Which lines in the records below contain the word "code"? Return each of them.

Start of DATA TO EXAMINE

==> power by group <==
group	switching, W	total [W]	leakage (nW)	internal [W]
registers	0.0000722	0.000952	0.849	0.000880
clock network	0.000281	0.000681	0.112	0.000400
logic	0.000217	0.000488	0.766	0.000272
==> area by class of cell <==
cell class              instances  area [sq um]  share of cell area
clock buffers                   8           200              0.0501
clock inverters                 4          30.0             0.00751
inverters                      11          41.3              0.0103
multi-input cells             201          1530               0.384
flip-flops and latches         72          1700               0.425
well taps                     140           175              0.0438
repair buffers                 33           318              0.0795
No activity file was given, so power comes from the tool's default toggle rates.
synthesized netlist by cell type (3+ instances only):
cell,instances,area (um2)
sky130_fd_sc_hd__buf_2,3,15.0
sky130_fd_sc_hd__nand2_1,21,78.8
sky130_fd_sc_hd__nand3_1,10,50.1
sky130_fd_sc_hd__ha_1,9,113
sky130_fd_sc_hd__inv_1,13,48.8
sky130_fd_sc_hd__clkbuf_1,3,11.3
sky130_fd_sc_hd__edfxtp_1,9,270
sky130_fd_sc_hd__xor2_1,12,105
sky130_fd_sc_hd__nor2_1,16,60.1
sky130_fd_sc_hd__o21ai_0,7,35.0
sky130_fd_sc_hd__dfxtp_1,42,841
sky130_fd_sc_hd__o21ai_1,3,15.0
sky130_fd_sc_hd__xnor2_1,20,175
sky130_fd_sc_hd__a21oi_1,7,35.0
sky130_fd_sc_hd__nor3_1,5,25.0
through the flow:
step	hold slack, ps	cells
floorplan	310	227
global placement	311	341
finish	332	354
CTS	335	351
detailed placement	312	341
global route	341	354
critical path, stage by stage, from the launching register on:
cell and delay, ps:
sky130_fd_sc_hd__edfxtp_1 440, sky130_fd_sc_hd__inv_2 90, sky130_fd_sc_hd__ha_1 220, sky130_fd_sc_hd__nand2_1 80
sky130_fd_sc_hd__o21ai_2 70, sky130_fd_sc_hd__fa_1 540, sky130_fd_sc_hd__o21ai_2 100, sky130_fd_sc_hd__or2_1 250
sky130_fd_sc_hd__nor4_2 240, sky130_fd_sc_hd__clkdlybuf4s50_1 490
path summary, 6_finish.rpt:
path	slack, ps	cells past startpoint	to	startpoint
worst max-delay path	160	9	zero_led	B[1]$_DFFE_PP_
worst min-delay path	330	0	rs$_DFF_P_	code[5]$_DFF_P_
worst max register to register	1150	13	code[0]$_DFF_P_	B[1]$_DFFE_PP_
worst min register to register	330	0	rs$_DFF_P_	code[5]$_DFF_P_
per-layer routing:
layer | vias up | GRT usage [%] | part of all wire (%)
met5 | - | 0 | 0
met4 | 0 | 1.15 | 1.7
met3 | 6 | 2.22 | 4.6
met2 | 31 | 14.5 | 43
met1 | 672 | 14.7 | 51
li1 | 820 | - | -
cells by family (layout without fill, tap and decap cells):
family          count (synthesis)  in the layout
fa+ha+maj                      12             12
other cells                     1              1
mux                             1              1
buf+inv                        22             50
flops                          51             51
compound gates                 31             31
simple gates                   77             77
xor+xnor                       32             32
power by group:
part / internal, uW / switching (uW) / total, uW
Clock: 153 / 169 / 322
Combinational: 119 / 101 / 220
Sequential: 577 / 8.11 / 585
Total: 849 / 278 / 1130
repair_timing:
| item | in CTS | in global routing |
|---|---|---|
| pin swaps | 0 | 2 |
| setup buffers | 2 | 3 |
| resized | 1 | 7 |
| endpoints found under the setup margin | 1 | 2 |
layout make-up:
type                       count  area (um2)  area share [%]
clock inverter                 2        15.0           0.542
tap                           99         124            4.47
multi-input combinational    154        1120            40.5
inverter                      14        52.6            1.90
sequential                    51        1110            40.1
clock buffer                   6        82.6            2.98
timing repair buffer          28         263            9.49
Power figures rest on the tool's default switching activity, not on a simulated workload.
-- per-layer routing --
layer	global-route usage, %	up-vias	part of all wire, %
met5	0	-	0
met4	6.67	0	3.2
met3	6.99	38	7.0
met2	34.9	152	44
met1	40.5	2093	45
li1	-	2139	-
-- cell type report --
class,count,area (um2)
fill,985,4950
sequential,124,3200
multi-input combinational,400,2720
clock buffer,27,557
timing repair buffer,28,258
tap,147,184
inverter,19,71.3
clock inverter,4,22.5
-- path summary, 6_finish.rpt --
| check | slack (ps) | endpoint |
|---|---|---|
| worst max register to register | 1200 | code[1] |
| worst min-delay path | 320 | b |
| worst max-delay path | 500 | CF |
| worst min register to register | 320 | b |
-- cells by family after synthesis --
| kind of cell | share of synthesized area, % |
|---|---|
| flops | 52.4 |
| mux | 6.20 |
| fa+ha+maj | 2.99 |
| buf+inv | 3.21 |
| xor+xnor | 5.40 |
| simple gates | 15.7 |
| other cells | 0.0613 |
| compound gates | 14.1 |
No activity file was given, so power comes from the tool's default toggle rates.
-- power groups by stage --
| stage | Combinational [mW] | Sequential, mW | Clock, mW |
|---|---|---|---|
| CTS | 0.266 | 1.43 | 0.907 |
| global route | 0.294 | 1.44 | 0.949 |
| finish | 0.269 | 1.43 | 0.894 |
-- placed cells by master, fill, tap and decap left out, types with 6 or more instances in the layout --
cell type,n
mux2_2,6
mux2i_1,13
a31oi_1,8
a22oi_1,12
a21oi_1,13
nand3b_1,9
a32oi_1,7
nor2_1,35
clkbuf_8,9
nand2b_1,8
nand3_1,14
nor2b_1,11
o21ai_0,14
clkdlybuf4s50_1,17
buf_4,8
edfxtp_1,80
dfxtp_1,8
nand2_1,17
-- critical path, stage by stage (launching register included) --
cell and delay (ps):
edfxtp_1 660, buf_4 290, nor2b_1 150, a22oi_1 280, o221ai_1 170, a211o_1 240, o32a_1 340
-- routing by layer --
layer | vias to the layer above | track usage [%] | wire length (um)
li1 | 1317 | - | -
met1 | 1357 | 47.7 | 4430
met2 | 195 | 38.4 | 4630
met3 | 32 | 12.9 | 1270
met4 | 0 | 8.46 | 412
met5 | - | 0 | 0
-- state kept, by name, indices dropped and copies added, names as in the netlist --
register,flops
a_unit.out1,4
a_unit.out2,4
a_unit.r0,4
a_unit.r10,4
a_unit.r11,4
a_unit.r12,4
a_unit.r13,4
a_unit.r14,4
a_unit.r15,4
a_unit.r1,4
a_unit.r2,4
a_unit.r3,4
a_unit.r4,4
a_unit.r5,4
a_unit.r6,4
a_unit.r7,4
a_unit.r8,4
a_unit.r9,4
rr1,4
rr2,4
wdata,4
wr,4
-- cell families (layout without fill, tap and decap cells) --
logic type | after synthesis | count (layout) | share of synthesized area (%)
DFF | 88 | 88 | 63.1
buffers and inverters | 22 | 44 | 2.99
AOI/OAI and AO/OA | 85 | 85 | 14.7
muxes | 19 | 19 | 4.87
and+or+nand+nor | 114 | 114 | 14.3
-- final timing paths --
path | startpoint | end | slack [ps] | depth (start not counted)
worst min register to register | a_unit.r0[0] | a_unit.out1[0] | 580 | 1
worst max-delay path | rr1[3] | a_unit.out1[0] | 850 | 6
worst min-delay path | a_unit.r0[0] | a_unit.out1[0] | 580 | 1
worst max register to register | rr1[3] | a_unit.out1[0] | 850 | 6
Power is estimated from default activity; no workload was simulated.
===== design/flow/run.sh =====
#!/bin/bash
# OpenROAD 26Q1-2900-gdf79404cd8, Yosys 0.63+post, stock flow scripts
make -C /OpenROAD-flow-scripts/flow DESIGN_CONFIG=/design/flow/config.mk WORK_HOME=/design/flow/orfs finish

===== design/flow/config.mk =====
export PLATFORM = sky130hd
export DESIGN_NAME = i2c_slave
export DESIGN_NICKNAME = i2c_slave
export VERILOG_FILES = /design/flow/design.v
export SDC_FILE = /design/flow/constraint.sdc
export NUM_CORES = 4
export LEC_CHECK = 1
export CORE_UTILIZATION = 40

===== design/flow/constraint.sdc =====
current_design i2c_slave

set clk_period 3.6
set clk_io_pct 0.2

create_clock -name clk0 -period $clk_period [get_ports {clk}]

set non_clock_inputs [all_inputs -no_clocks]
set_input_delay [expr $clk_period * $clk_io_pct] -clock clk0 $non_clock_inputs
set_output_delay [expr $clk_period * $clk_io_pct] -clock clk0 [all_outputs]

===== design/flow/design.v =====
`timescale 1ns / 1ps
module i2c_slave #(
    parameter FILTER_LEN = 4
)
(
    input wire         clk,
    input wire         rst,
    input  wire        release_bus,
    input  wire [7:0]  data_in,
    input  wire        data_in_valid,
    output wire        data_in_ready,
    input  wire        data_in_last,
    output wire [7:0]  data_out,
    output wire        data_out_valid,
    input  wire        data_out_ready,
    output wire        data_out_last,
    input  wire        scl_i,
    output wire        scl_o,
    output wire        scl_t,
    input  wire        sda_i,
    output wire        sda_o,
    output wire        sda_t,
    output wire        busy,
    output wire [6:0]  bus_address,
    output wire        bus_addressed,
    output wire        bus_active,
    input  wire        enable,
    input  wire [6:0]  device_address,
    input  wire [6:0]  device_address_mask
);
localparam [4:0]
    STATE_IDLE = 4'd0,
    STATE_ADDRESS = 4'd1,
    STATE_ACK = 4'd2,
    STATE_WRITE_1 = 4'd3,
    STATE_WRITE_2 = 4'd4,
    STATE_READ_1 = 4'd5,
    STATE_READ_2 = 4'd6,
    STATE_READ_3 = 4'd7;
reg [4:0] state_reg = STATE_IDLE, state_next;
reg [6:0] addr_reg = 7'd0, addr_next;
reg [7:0] data_reg = 8'd0, data_next;
reg data_valid_reg = 1'b0, data_valid_next;
reg data_out_reg_valid_reg = 1'b0, data_out_reg_valid_next;
reg last_reg = 1'b0, last_next;
reg mode_read_reg = 1'b0, mode_read_next;
reg [3:0] bit_count_reg = 4'd0, bit_count_next;
reg data_in_ready_reg = 1'b0, data_in_ready_next;
reg [7:0] data_out_reg = 8'd0, data_out_next;
reg data_out_valid_reg = 1'b0, data_out_valid_next;
reg data_out_last_reg = 1'b0, data_out_last_next;
reg [FILTER_LEN-1:0] scl_i_filter = {FILTER_LEN{1'b1}};
reg [FILTER_LEN-1:0] sda_i_filter = {FILTER_LEN{1'b1}};
reg scl_i_reg = 1'b1;
reg sda_i_reg = 1'b1;
reg scl_o_reg = 1'b1, scl_o_next;
reg sda_o_reg = 1'b1, sda_o_next;
reg last_scl_i_reg = 1'b1;
reg last_sda_i_reg = 1'b1;
reg busy_reg = 1'b0;
reg bus_active_reg = 1'b0;
reg bus_addressed_reg = 1'b0, bus_addressed_next;
assign bus_address = addr_reg;
assign data_in_ready = data_in_ready_reg;
assign data_out = data_out_reg;
assign data_out_valid = data_out_valid_reg;
assign data_out_last = data_out_last_reg;
assign scl_o = scl_o_reg;
assign scl_t = scl_o_reg;
assign sda_o = sda_o_reg;
assign sda_t = sda_o_reg;
assign busy = busy_reg;
assign bus_active = bus_active_reg;
assign bus_addressed = bus_addressed_reg;
assign scl_posedge = scl_i_reg && !last_scl_i_reg;
assign scl_negedge = !scl_i_reg && last_scl_i_reg;
assign sda_posedge = sda_i_reg && !last_sda_i_reg;
assign sda_negedge = !sda_i_reg && last_sda_i_reg;
assign start_bit = sda_negedge && scl_i_reg;
assign stop_bit = sda_posedge && scl_i_reg;
always @* begin
    state_next = STATE_IDLE;
    addr_next = addr_reg;
    data_next = data_reg;
    data_valid_next = data_valid_reg;
    data_out_reg_valid_next = data_out_reg_valid_reg;
    last_next = last_reg;
    mode_read_next = mode_read_reg;
    bit_count_next = bit_count_reg;
    data_in_ready_next = 1'b0;
    data_out_next = data_out_reg;
    data_out_valid_next = data_out_valid_reg && !data_out_ready;
    data_out_last_next = data_out_last_reg;
    scl_o_next = scl_o_reg;
    sda_o_next = sda_o_reg;
    bus_addressed_next = bus_addressed_reg;
    if (start_bit) begin
        data_valid_next = 1'b0;
        data_out_reg_valid_next = 1'b0;
        bit_count_next = 4'd7;
        data_out_last_next = 1'b1;
        data_out_valid_next = data_out_reg_valid_reg;
        bus_addressed_next = 1'b0;
        state_next = STATE_ADDRESS;
    end else if (release_bus || stop_bit) begin
        data_valid_next = 1'b0;
        data_out_reg_valid_next = 1'b0;
        data_out_last_next = 1'b1;
        data_out_valid_next = data_out_reg_valid_reg;
        bus_addressed_next = 1'b0;
        state_next = STATE_IDLE;
    end else begin
        case (state_reg)
            STATE_IDLE: begin
                data_valid_next = 1'b0;
                data_out_reg_valid_next = 1'b0;
                bus_addressed_next = 1'b0;
                state_next = STATE_IDLE;
            end
            STATE_ADDRESS: begin
                if (scl_posedge) begin
                    if (bit_count_reg > 0) begin
                        bit_count_next = bit_count_reg-1;
                        data_next = {data_reg[6:0], sda_i_reg};
                        state_next = STATE_ADDRESS;
                    end else begin
                        if (enable && (device_address & device_address_mask) == (data_reg[6:0] & device_address_mask)) begin
                            addr_next = data_reg[6:0];
                            mode_read_next = sda_i_reg;
                            bus_addressed_next = 1'b1;
                            state_next = STATE_ACK;
                        end else begin
                            state_next = STATE_IDLE;
                        end
                    end
                end else begin
                    state_next = STATE_ADDRESS;
                end
            end
            STATE_ACK: begin
                if (scl_negedge) begin
                    sda_o_next = 1'b0;
                    bit_count_next = 4'd7;
                    if (mode_read_reg) begin
                        data_in_ready_next = 1'b1;
                        data_valid_next = 1'b0;
                        state_next = STATE_READ_1;
                    end else begin
                        state_next = STATE_WRITE_1;
                    end
                end else begin
                    state_next = STATE_ACK;
                end
            end
            STATE_WRITE_1: begin
                if (scl_negedge || !scl_o_reg) begin
                    sda_o_next = 1'b1;
                    if (data_out_valid && !data_out_ready) begin
                        scl_o_next = 1'b0;
                        state_next = STATE_WRITE_1;
                    end else begin
                        scl_o_next = 1'b1;
                        if (data_valid_reg) begin
                            data_out_next = data_reg;
                            data_out_last_next = 1'b0;
                        end
                        data_valid_next = 1'b0;
                        data_out_reg_valid_next = data_valid_reg;
                        state_next = STATE_WRITE_2;
                    end
                end else begin
                    state_next = STATE_WRITE_1;
                end
            end
            STATE_WRITE_2: begin
                if (scl_posedge) begin
                    data_next = {data_reg[6:0], sda_i_reg};
                    if (bit_count_reg > 0) begin
                        bit_count_next = bit_count_reg-1;
                        state_next = STATE_WRITE_2;
                    end else begin
                        data_out_valid_next = data_out_reg_valid_reg;
                        data_out_reg_valid_next = 1'b0;
                        data_valid_next = 1'b1;
                        state_next = STATE_ACK;
                    end
                end else begin
                    state_next = STATE_WRITE_2;
                end
            end
            STATE_READ_1: begin
                if (data_in_ready && data_in_valid) begin
                    data_in_ready_next = 1'b0;
                    data_next = data_in;
                    data_valid_next = 1'b1;
                end else begin
                    data_in_ready_next = !data_valid_reg;
                end
                if (scl_negedge || !scl_o_reg) begin
                    if (!data_valid_reg) begin
                        scl_o_next = 1'b0;
                        state_next = STATE_READ_1;
                    end else begin
                        scl_o_next = 1'b1;
                        {sda_o_next, data_next} = {data_reg, 1'b0};
                        if (bit_count_reg > 0) begin
                            bit_count_next = bit_count_reg-1;
                            state_next = STATE_READ_1;
                        end else begin
                            state_next = STATE_READ_2;
                        end
                    end
                end else begin
                    state_next = STATE_READ_1;
                end
            end
            STATE_READ_2: begin
                if (scl_negedge) begin
                    sda_o_next = 1'b1;
                    state_next = STATE_READ_3;
                end else begin
                    state_next = STATE_READ_2;
                end
            end
            STATE_READ_3: begin
                if (scl_posedge) begin
                    if (sda_i_reg) begin
                        state_next = STATE_IDLE;
                    end else begin
                        bit_count_next = 4'd7;
                        data_in_ready_next = 1'b1;
                        data_valid_next = 1'b0;
                        state_next = STATE_READ_1;
                    end
                end else begin
                    state_next = STATE_READ_3;
                end
            end
        endcase
    end
end
always @(posedge clk) begin
    if (rst) begin
        state_reg <= STATE_IDLE;
        data_in_ready_reg <= 1'b0;
        data_out_valid_reg <= 1'b0;
        scl_o_reg <= 1'b1;
        sda_o_reg <= 1'b1;
        busy_reg <= 1'b0;
        bus_active_reg <= 1'b0;
        bus_addressed_reg <= 1'b0;
    end else begin
        state_reg <= state_next;
        data_in_ready_reg <= data_in_ready_next;
        data_out_valid_reg <= data_out_valid_next;
        scl_o_reg <= scl_o_next;
        sda_o_reg <= sda_o_next;
        busy_reg <= !(state_reg == STATE_IDLE);
        if (start_bit) begin
            bus_active_reg <= 1'b1;
        end else if (stop_bit) begin
            bus_active_reg <= 1'b0;
        end else begin
            bus_active_reg <= bus_active_reg;
        end
        bus_addressed_reg <= bus_addressed_next;
    end
    addr_reg <= addr_next;
    data_reg <= data_next;
    data_valid_reg <= data_valid_next;
    data_out_reg_valid_reg <= data_out_reg_valid_next;
    last_reg <= last_next;
    mode_read_reg <= mode_read_next;
    bit_count_reg <= bit_count_next;
    data_out_reg <= data_out_next;
    data_out_last_reg <= data_out_last_next;
    scl_i_filter <= (scl_i_filter << 1) | scl_i;
    sda_i_filter <= (sda_i_filter << 1) | sda_i;
    if (scl_i_filter == {FILTER_LEN{1'b1}}) begin
        scl_i_reg <= 1'b1;
    end else if (scl_i_filter == {FILTER_LEN{1'b0}}) begin
        scl_i_reg <= 1'b0;
    end
    if (sda_i_filter == {FILTER_LEN{1'b1}}) begin
        sda_i_reg <= 1'b1;
    end else if (sda_i_filter == {FILTER_LEN{1'b0}}) begin
        sda_i_reg <= 1'b0;
    end
    last_scl_i_reg <= scl_i_reg;
    last_sda_i_reg <= sda_i_reg;
end
endmodule

==> out/metrics.csv <==
metric;value;unit
crit_buf_inv;0;
fp.dieH;81.8;µm
clockBufferDepth;2;
synth_flops;53;
fin_tns_setup;0;ps
edf_count;24;
place_hpwl;4150;µm
critPathLaunchType;register;
drtIter0Drc;185;
crit_fanout;23;
grt_pass1_wl;9320;µm
clkSinkCount;53;
yosysSeqAreaShare;0.510;
io_pins;56;
mux_share;0.0476;
num_rows;28;
hold_buffers;0;
crit_slowest_cell;dfxtp_1;
wire_per_inst;15.3;µm
path_cells;and2_1, nor3b_1, nand3_1, nor2_1;
cp_top_family;simple AND/OR/NAND/NOR gates;
synth.cellmix.compoundShare;0.179;
hp-class;reg -> reg;
routed-via-count;2067;
ys_types;53;
clkSlewWorstSetupHoldPaths;100;ps
worstSetupPathType;reg -> reg;
crit_path_start;state_reg[0]$_SDFF_PP0_;
hold_viol;0;
fmax;390;MHz
ff_type;dfxtp_1;
skew;8.92;ps
cts_root_buf;clkbuf_8;
cts_setup_buffers;0;
chip_area;6700;µm²
warnings;27;
first_pass_iters;6;
topCombFamilyByArea;simple AND/OR/NAND/NOR gates;
ys_cells;256;
async_flop_share;0;
syn_to_final_growth;26.7;%
cap_violations;0;
tightest_slew;768;ps
required;3540;ps
slowest_delay;830;ps
layout-drive-gt1-share;0.0617;
diodes;0;
tritoncts;done;
cp.arrival;2510;ps
cts_max_level;2;
place_congestion;0.880;
die_w;81.8;µm
powerDensity;336;nW/µm²
clk_latency;310;ps
r2r_cells;4;
power_switching;0.255;mW
vias_per_cell;5.40;
yosysChipArea;2550;µm²
fa_ha_area_frac;0.00981;
routed_wirelength;5870;µm
crit_path_end_kind;register;
path_depth;4;
portBuffers;54;
grt_max_degree;28;
period_minus_slack;2560;ps
synthSimpleGateAreaFrac;0.187;
power;1.08;mW
ir_drop;271;µV
ys_sh_xor;0.0275;
p_clk_frac;0.325;
max_slew_margin;0.487;
rsz0062_at_grt;no;
antenna_found_initial;0;
fillers;563;
syn_inst;256;
layout_top_cell;clkdlybuf4s50_1;
slew_viol_final;0;
setup_viol;0;
grt_pass1_vias;1784;
worstSetupEndpoint;data_out_reg[7]$_DFFE_PP_;
rrSetupSlack;1040;ps
status;finished, final reports clean;
grt.total_usage;0.191;
p_comb_frac;0.071;
p_seq_frac;0.605;
p_sw_frac;0.235;
p_int;0.829;mW
fp_util;0.423;
leakage;1.19;nW
syn_area;2550;µm²
antenna_left;0;
synth_warnings;7;
finalCritPeriodShare;0.712;
ctsResizeCount;0;
cts_made_buffers;5;
synth.avg_cell_area;9.96;µm²
r2r_start;state_reg[0]$_SDFF_PP0_;
reg2reg_to;data_out_reg[7]$_DFFE_PP_;
grt.overflow.total;0;
remaining_drc_errors;0;
layout_top_cells;clkdlybuf4s50_1, dfxtp_1, nand2_1, edfxtp_1;
core_region_area;6030;µm²
==> power by group through the flow <==
stage | Sequential [mW] | Clock (mW) | Combinational, mW
4_1_cts | 0.656 | 0.365 | 0.0770
5_1_grt | 0.659 | 0.386 | 0.0826
6_report | 0.656 | 0.352 | 0.0767
==> synthesized netlist by cell type, types with 4 or more instances <==
cell type  count  area [µm²]
edfxtp_1      24         721
inv_1          6        22.5
nor2_1        20        75.1
a31oi_1        4        25.0
o21ai_0       20         100
nand2b_1       6        37.5
dfxtp_1       29         581
a21oi_1       15        75.1
nand3_1        8        40.0
or3_1          4        25.0
xor2_1         8        70.1
mux2i_1       11         110
clkbuf_1       4        15.0
nor2b_1        6        37.5
nor3b_1        6        45.0
a22oi_1        4        30.0
nand2_1       24        90.1
==> layout make-up <==
type                            count  area [µm²]  share of cell area
Timing Repair Buffer               58         571               0.177
Tap cell                           75        93.8              0.0290
Clock buffer                        5        68.8              0.0213
Multi-Input combinational cell    183        1150               0.356
Inverter                            6        22.5             0.00697
Clock inverter                      3        23.8             0.00736
Sequential cell                    53        1300               0.403
==> per-layer routing <==
metal | wire [µm] | GRT usage
met1 | 2870 | 0.331
met2 | 2570 | 0.273
met3 | 377 | 0.0304
met4 | 46 | 0.0158
met5 | 0 | 0
==> stage by stage <==
stage                     utilization  cells  worst slack [ps]  area [µm²]  hold WS [ps]
after floorplan                     -    256              1180        2550           331
after global placement          0.521    375               835        3140           342
after detailed placement        0.521    375               767        3140           343
after CTS                       0.536    383              1070        3230           360
after global routing            0.536    383               861        3230           373
final                           0.536    383              1040        3230           358
==> worst min-delay path by stage <==
stage,start,end,cells past startpoint
finish,sda_i_filter[1]$_DFF_P_,sda_i_filter[2]$_DFF_P_,0
global route,scl_i_filter[1]$_DFF_P_,scl_i_filter[2]$_DFF_P_,0
CTS,sda_i_filter[1]$_DFF_P_,sda_i_filter[2]$_DFF_P_,0
==> logic make-up (layout without fill, tap and decap cells) <==
kind of cell,after synthesis,count (layout)
xor+xnor,8,8
compound gates,70,70
simple gates,91,91
flops,53,53
mux,12,12
buf+inv,20,72
fa+ha+maj,2,2
Power figures rest on the tool's default switching activity, not on a simulated workload.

End of DATA TO EXAMINE

■ **RESULT OF THIS TASK**:
worst min-delay path	330	0	rs$_DFF_P_	code[5]$_DFF_P_
worst max register to register	1150	13	code[0]$_DFF_P_	B[1]$_DFFE_PP_
worst min register to register	330	0	rs$_DFF_P_	code[5]$_DFF_P_
| worst max register to register | 1200 | code[1] |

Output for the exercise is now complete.